Go through the entries below from the first line and transcribe each one exactly, ending with the line that contains "run 2 against".

*** Source data Section Begins ***

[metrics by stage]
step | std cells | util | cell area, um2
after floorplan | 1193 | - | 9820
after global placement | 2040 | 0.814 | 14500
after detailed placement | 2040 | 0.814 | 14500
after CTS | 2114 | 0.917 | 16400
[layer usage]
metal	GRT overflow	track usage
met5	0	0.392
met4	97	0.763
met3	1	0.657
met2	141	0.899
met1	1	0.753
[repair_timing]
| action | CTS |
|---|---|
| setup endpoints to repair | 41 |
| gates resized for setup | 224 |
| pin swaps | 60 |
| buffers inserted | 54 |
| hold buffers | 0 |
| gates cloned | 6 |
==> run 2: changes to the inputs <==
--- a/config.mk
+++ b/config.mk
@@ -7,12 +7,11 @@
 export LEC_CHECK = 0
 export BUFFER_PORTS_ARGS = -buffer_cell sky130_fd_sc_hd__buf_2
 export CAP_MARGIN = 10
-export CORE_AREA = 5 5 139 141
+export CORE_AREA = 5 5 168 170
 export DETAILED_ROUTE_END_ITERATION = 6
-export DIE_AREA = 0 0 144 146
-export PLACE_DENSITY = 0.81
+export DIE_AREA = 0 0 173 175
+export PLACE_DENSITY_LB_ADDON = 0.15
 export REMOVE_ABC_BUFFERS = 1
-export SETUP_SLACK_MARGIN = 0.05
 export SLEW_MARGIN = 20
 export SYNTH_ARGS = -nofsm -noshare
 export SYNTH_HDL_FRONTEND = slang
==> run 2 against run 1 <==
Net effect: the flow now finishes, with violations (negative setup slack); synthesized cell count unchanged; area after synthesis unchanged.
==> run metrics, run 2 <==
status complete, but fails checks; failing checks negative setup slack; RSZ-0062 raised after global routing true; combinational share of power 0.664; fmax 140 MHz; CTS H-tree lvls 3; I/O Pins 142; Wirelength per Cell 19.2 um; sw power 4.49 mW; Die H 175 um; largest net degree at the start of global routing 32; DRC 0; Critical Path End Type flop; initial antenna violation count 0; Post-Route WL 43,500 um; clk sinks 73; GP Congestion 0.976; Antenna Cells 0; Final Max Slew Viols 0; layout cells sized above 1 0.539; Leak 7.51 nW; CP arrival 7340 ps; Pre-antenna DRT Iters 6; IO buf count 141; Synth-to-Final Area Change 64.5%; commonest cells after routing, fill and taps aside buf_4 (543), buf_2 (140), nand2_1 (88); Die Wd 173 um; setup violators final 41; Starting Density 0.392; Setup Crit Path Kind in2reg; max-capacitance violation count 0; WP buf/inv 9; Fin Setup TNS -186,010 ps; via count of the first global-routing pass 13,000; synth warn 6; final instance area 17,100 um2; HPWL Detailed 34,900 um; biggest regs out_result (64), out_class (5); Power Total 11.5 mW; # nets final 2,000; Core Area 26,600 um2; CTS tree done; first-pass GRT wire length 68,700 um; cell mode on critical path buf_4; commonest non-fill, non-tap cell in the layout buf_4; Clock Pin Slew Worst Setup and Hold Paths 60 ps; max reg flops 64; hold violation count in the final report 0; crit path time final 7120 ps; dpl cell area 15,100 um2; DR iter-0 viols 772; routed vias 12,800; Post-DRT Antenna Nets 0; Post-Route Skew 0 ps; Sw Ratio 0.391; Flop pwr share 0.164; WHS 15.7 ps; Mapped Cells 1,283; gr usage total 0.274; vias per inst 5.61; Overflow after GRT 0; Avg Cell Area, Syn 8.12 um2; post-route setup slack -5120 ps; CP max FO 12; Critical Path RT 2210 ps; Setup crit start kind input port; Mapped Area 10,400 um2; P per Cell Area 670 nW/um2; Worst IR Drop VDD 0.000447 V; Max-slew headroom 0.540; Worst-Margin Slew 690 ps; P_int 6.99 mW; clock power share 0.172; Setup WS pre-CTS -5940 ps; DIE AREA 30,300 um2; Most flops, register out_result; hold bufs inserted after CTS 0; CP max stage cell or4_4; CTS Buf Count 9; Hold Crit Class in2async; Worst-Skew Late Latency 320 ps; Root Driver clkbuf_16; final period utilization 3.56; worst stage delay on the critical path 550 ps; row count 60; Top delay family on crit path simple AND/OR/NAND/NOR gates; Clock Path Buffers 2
`src/rtl/sync_shift_path.sv`:
```
module sync_shift_path #(
  parameter int STOP_BIT = 7
) (
  input  logic       clk,
  input  logic       rst_n,
  input  logic       sclk,
  input  logic       si,
  output logic       so,
  input  logic       host_wr,
  input  logic       host_rd,
  input  logic [1:0] host_addr,
  input  logic [7:0] host_wdata,
  output logic [7:0] host_rdata,
  output logic       busy,
  output logic       done,
  output logic       acc_err
);
  localparam int BYTE_BITS = 8;
  localparam int WORD_BITS = 2 * BYTE_BITS;
  localparam int CW = $clog2(WORD_BITS + 1);

  logic [BYTE_BITS-1:0] lo_q, up_q, ckstp_q;
  logic [CW-1:0]        cnt_q;
  logic mode_q, busy_q, done_q, err_q, so_q, sclk_q;

  wire run      = ckstp_q[STOP_BIT];
  wire sc_rise  = sclk & ~sclk_q;
  wire sc_fall  = ~sclk & sclk_q;
  wire wr_lo    = host_wr && host_addr == 2'd0;
  wire wr_up    = host_wr && host_addr == 2'd1;
  wire wr_ctl   = host_wr && host_addr == 2'd2;
  wire wr_ck    = host_wr && host_addr == 2'd3;
  wire start    = wr_ctl && host_wdata[1] && !busy_q && run;
  wire shift    = busy_q && run && sc_rise;
  wire lo_top   = mode_q ? up_q[0] : si;

  always_ff @(posedge clk) begin
    if (shift) begin
      lo_q <= {lo_top, lo_q[BYTE_BITS-1:1]};
      if (mode_q) up_q <= {si, up_q[BYTE_BITS-1:1]};
    end else if (!busy_q) begin
      if (wr_lo) lo_q <= host_wdata;
      if (wr_up) up_q <= host_wdata;
    end
  end

  always_ff @(posedge clk or negedge rst_n) begin
    if (!rst_n) begin
      ckstp_q <= '1;
      mode_q  <= 1'b0;
      busy_q  <= 1'b0;
      done_q  <= 1'b0;
      err_q   <= 1'b0;
      so_q    <= 1'b1;
      sclk_q  <= 1'b1;
      cnt_q   <= '0;
    end else begin
      sclk_q <= sclk;
      done_q <= 1'b0;
      err_q  <= busy_q && (host_wr || host_rd) && !host_addr[1];
      if (wr_ck) ckstp_q <= host_wdata;
      if (wr_ctl && !busy_q) mode_q <= host_wdata[0];
      if (busy_q && run && sc_fall) so_q <= lo_q[0];
      if (start) begin
        busy_q <= 1'b1;
        cnt_q  <= host_wdata[0] ? CW'(WORD_BITS) : CW'(BYTE_BITS);
      end else if (shift) begin
        cnt_q <= cnt_q - 1'b1;
        if (cnt_q == CW'(1)) begin
          busy_q <= 1'b0;
          done_q <= 1'b1;
        end
      end
    end
  end

  always_comb begin
    case (host_addr)
      2'd0:    host_rdata = lo_q;
      2'd1:    host_rdata = up_q;
      2'd2:    host_rdata = {busy_q, 6'b0, mode_q};
      default: host_rdata = ckstp_q;
    endcase
  end

  assign so      = so_q;
  assign busy    = busy_q;
  assign done    = done_q;
  assign acc_err = err_q;
endmodule

```
## src/rtl/drd_pkg.sv

```systemverilog
package drd_pkg;
    localparam int DATA_W    = 32;
    localparam int ADDR_W    = 2;
    localparam int PRE_W     = 2;
    localparam int CNT_W     = 8;
    localparam int WORD_W    = PRE_W + CNT_W;
    localparam int SEL_W     = 3;
    localparam int NUM_SRC   = 4;
    localparam int NUM_GEN   = 2;
    localparam int OUT_BIT   = 31;
    localparam int SEL_LSB0  = 20;
    localparam int SEL_STEP  = 4;

    localparam logic [ADDR_W-1:0] ADR_CTRL = ADDR_W'(NUM_GEN);

    localparam logic [SEL_W-1:0] CODE_A = 3'd0;
    localparam logic [SEL_W-1:0] CODE_B = 3'd1;
    localparam logic [SEL_W-1:0] CODE_I = 3'd2;
    localparam logic [SEL_W-1:0] CODE_C = 3'd4;

    localparam int IDX_A = 0;
    localparam int IDX_B = 1;
    localparam int IDX_C = 2;
    localparam int IDX_I = 3;

    typedef struct packed {
        logic [PRE_W-1:0] pre;
        logic [CNT_W-1:0] cnt;
    } div_word_t;

    localparam div_word_t WORD_RST = '{pre: '0, cnt: CNT_W'(2)};

    localparam logic [DATA_W-1:0] CTRL_MASK =
        (DATA_W'(1) << OUT_BIT)
      | (DATA_W'((1 << SEL_W) - 1) << SEL_LSB0)
      | (DATA_W'((1 << SEL_W) - 1) << (SEL_LSB0 - SEL_STEP));
endpackage

```

## src/rtl/drd_regs.sv

```systemverilog
module drd_regs
    import drd_pkg::*;
(
    input  logic                                clk,
    input  logic                                rst_n,
    input  logic                                wr_en,
    input  logic [ADDR_W-1:0]                   addr,
    input  logic [DATA_W-1:0]                   wr_data,
    output div_word_t [NUM_GEN-1:0]             word_o,
    output logic [NUM_GEN-1:0][SEL_W-1:0]       sel_o,
    output logic                                out_b_o,
    output logic [NUM_GEN-1:0]                  reload_o,
    output logic [DATA_W-1:0]                   rd_data
);
    typedef struct packed {
        div_word_t [NUM_GEN-1:0]          word;
        logic [NUM_GEN-1:0][SEL_W-1:0]    sel;
        logic                             out_b;
    } regs_t;

    localparam regs_t REGS_RST = '{word: {NUM_GEN{WORD_RST}}, sel: '0, out_b: 1'b0};

    regs_t r_d, r_q;
    logic [NUM_GEN-1:0] reload_d;

    always_comb begin
        r_d      = r_q;
        reload_d = '0;
        if (wr_en) begin
            for (int g = 0; g < NUM_GEN; g++) begin
                if (addr == ADDR_W'(g)) begin
                    r_d.word[g] = wr_data[WORD_W-1:0];
                    reload_d[g] = 1'b1;
                end
            end
            if (addr == ADR_CTRL) begin
                for (int g = 0; g < NUM_GEN; g++) begin
                    r_d.sel[g] = wr_data[SEL_LSB0 - SEL_STEP*g +: SEL_W];
                end
                r_d.out_b = wr_data[OUT_BIT];
                reload_d  = '1;
            end
        end
    end

    always_comb begin
        rd_data = '0;
        for (int g = 0; g < NUM_GEN; g++) begin
            if (addr == ADDR_W'(g)) begin
                rd_data[WORD_W-1:0] = r_q.word[g];
            end
        end
        if (addr == ADR_CTRL) begin
            for (int g = 0; g < NUM_GEN; g++) begin
                rd_data[SEL_LSB0 - SEL_STEP*g +: SEL_W] = r_q.sel[g];
            end
            rd_data[OUT_BIT] = r_q.out_b;
        end
    end

    always_ff @(posedge clk) begin
        if (!rst_n) r_q <= REGS_RST;
        else        r_q <= r_d;
    end

    assign word_o   = r_q.word;
    assign sel_o    = r_q.sel;
    assign out_b_o  = r_q.out_b;
    assign reload_o = reload_d;
endmodule

```

## src/rtl/drd_src_mux.sv

```systemverilog
module drd_src_mux
    import drd_pkg::*;
(
    input  logic [NUM_SRC-1:0] src_stb,
    input  logic [SEL_W-1:0]   code,
    output logic               stb
);
    always_comb begin
        case (code)
            CODE_A:  stb = src_stb[IDX_A];
            CODE_B:  stb = src_stb[IDX_B];
            CODE_I:  stb = src_stb[IDX_I];
            CODE_C:  stb = src_stb[IDX_C];
            default: stb = 1'b0;
        endcase
    end
endmodule

```

## src/rtl/drd_divider.sv

```systemverilog
module drd_divider #(
    parameter int PRE_BITS = 2,
    parameter int CNT_BITS = 8
) (
    input  logic                clk,
    input  logic                rst_n,
    input  logic                stb,
    input  logic                reload,
    input  logic [PRE_BITS-1:0] pre_code,
    input  logic [CNT_BITS-1:0] count_n,
    output logic                tick
);
    localparam int MAX_CODE = (1 << PRE_BITS) - 1;
    localparam int PCNT_W   = 2*MAX_CODE + 1;

    typedef struct packed {
        logic [PCNT_W-1:0]   pre;
        logic [CNT_BITS-1:0] cnt;
        logic                tick;
    } div_t;

    div_t s_d, s_q;
    logic [PCNT_W-1:0] pre_last;

    // prescale ratio 2 << 2p, so the last prescaler state is that minus one
    always_comb pre_last = {PCNT_W{1'b1}} >> {~pre_code, 1'b0};

    always_comb begin
        s_d      = s_q;
        s_d.tick = 1'b0;
        if (reload) begin
            s_d.pre = '0;
            s_d.cnt = '0;
        end else if (stb) begin
            if (s_q.pre == pre_last) begin
                s_d.pre = '0;
                if (s_q.cnt == count_n) begin
                    s_d.cnt  = '0;
                    s_d.tick = 1'b1;
                end else begin
                    s_d.cnt = s_q.cnt + 1'b1;
                end
            end else begin
                s_d.pre = s_q.pre + 1'b1;
            end
        end
    end

    always_ff @(posedge clk) begin
        if (!rst_n) s_q <= '0;
        else        s_q <= s_d;
    end

    assign tick = s_q.tick;
endmodule

```

## src/rtl/dual_rate_divider.sv

```systemverilog
module dual_rate_divider
    import drd_pkg::*;
(
    input  logic                clk,
    input  logic                rst_n,
    input  logic                wr_en,
    input  logic [ADDR_W-1:0]   addr,
    input  logic [DATA_W-1:0]   wr_data,
    output logic [DATA_W-1:0]   rd_data,
    input  logic [NUM_SRC-1:0]  src_stb,
    output logic                tick_a,
    output logic                tick_b,
    output logic                clk_out
);
    div_word_t [NUM_GEN-1:0]       word;
    logic [NUM_GEN-1:0][SEL_W-1:0] sel;
    logic                          out_b;
    logic [NUM_GEN-1:0]            reload;
    logic [NUM_GEN-1:0]            gen_stb;
    logic [NUM_GEN-1:0]            tick;

    drd_regs u_regs (
        .clk      (clk),
        .rst_n    (rst_n),
        .wr_en    (wr_en),
        .addr     (addr),
        .wr_data  (wr_data),
        .word_o   (word),
        .sel_o    (sel),
        .out_b_o  (out_b),
        .reload_o (reload),
        .rd_data  (rd_data)
    );

    for (genvar g = 0; g < NUM_GEN; g++) begin : g_gen
        drd_src_mux u_mux (
            .src_stb (src_stb),
            .code    (sel[g]),
            .stb     (gen_stb[g])
        );

        drd_divider #(
            .PRE_BITS (PRE_W),
            .CNT_BITS (CNT_W)
        ) u_div (
            .clk      (clk),
            .rst_n    (rst_n),
            .stb      (gen_stb[g]),
            .reload   (reload[g]),
            .pre_code (word[g].pre),
            .count_n  (word[g].cnt),
            .tick     (tick[g])
        );
    end

    assign tick_a  = tick[0];
    assign tick_b  = tick[1];
    assign clk_out = out_b ? tick[1] : tick[0];
endmodule

```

*** Source data Section Ends ***

- **Solution below**
[metrics by stage]
step | std cells | util | cell area, um2
after floorplan | 1193 | - | 9820
after global placement | 2040 | 0.814 | 14500
after detailed placement | 2040 | 0.814 | 14500
after CTS | 2114 | 0.917 | 16400
[layer usage]
metal	GRT overflow	track usage
met5	0	0.392
met4	97	0.763
met3	1	0.657
met2	141	0.899
met1	1	0.753
[repair_timing]
| action | CTS |
|---|---|
| setup endpoints to repair | 41 |
| gates resized for setup | 224 |
| pin swaps | 60 |
| buffers inserted | 54 |
| hold buffers | 0 |
| gates cloned | 6 |
==> run 2: changes to the inputs <==
--- a/config.mk
+++ b/config.mk
@@ -7,12 +7,11 @@
 export LEC_CHECK = 0
 export BUFFER_PORTS_ARGS = -buffer_cell sky130_fd_sc_hd__buf_2
 export CAP_MARGIN = 10
-export CORE_AREA = 5 5 139 141
+export CORE_AREA = 5 5 168 170
 export DETAILED_ROUTE_END_ITERATION = 6
-export DIE_AREA = 0 0 144 146
-export PLACE_DENSITY = 0.81
+export DIE_AREA = 0 0 173 175
+export PLACE_DENSITY_LB_ADDON = 0.15
 export REMOVE_ABC_BUFFERS = 1
-export SETUP_SLACK_MARGIN = 0.05
 export SLEW_MARGIN = 20
 export SYNTH_ARGS = -nofsm -noshare
 export SYNTH_HDL_FRONTEND = slang
==> run 2 against run 1 <==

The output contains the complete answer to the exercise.